Der Geriatrieplan wird mit dem Psychiatrieplan verzahnt. Ein Schwerpunkt dieses Psychiatrieplans liegt in der Gerontopsychiatrie. Auch dieser Plan baut auf Erkenntnisse aus der Praxis auf und dient der Integration der bestehenden Hilfesysteme. Es wird darin nicht nur das psychiatrische Hilfesystem im engeren Sinne abgebildet, wie es in der Regel üblich ist, sondern auch die Psychosomatik und die Suchthilfe berücksichtigt.

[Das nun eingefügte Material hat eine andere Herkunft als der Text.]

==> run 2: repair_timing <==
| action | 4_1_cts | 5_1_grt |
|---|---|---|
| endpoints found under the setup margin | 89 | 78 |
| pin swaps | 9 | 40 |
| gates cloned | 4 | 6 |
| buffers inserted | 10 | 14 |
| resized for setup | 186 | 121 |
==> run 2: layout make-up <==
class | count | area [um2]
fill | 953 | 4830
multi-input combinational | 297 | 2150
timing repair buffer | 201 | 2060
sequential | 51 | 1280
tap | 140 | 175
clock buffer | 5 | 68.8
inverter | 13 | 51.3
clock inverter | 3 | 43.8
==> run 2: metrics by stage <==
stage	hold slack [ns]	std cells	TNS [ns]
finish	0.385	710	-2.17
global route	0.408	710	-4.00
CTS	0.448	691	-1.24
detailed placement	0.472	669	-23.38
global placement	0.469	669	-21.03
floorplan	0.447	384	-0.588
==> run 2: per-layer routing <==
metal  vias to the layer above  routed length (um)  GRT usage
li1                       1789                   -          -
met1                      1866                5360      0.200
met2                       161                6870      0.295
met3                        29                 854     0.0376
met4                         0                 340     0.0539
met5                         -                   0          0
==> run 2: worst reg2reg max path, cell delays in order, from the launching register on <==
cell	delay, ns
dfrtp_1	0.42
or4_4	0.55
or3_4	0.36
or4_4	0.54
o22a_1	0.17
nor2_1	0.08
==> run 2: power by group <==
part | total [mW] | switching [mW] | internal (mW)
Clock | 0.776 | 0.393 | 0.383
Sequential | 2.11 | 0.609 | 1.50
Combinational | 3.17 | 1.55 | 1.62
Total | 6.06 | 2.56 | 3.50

Meine sehr geehrten Damen und Herren Abgeordnete, Pläne sind nichts Statisches. Das Sozialministerium reagiert natürlich auf neue Entwicklungen. Deshalb wurde das Modellprojekt „Länger leben in MecklenburgVorpommern“ aufgelegt. Ausgehend von einer Situationsanalyse wird überlegt, wie das Hilfesystem weiterentwickelt werden kann. Es werden neue Hilfsformen entworfen und umgesetzt. Das Projekt der Universitäten zur Demenz ist gut mit dem Landesmodell verknüpft. Allerdings ist es ein Problem, dass es zu wenige qualifizierte Ärzte gibt. Gegenwärtig sind in MecklenburgVorpommern 58 Ärzte tätig, die die Zusatzbezeichnung „Geriatrie“ erworben haben.

Sehr geehrte Abgeordnete der Fraktion DIE LINKE, in Ihrem Antrag weisen Sie darauf hin, dass Empfehlungen der Arbeitsgemeinschaft Geriatrie umgesetzt werden sollen. Es ist nicht klar, ob hier der Bundesverband Geriatrie, die Arbeitsgemeinschaft des Landesverbandes Geriatrie oder der Geriatriebeirat gemeint ist. Alle genannten Gremien sind der Auffassung, dass es zu wenig Geriater gibt.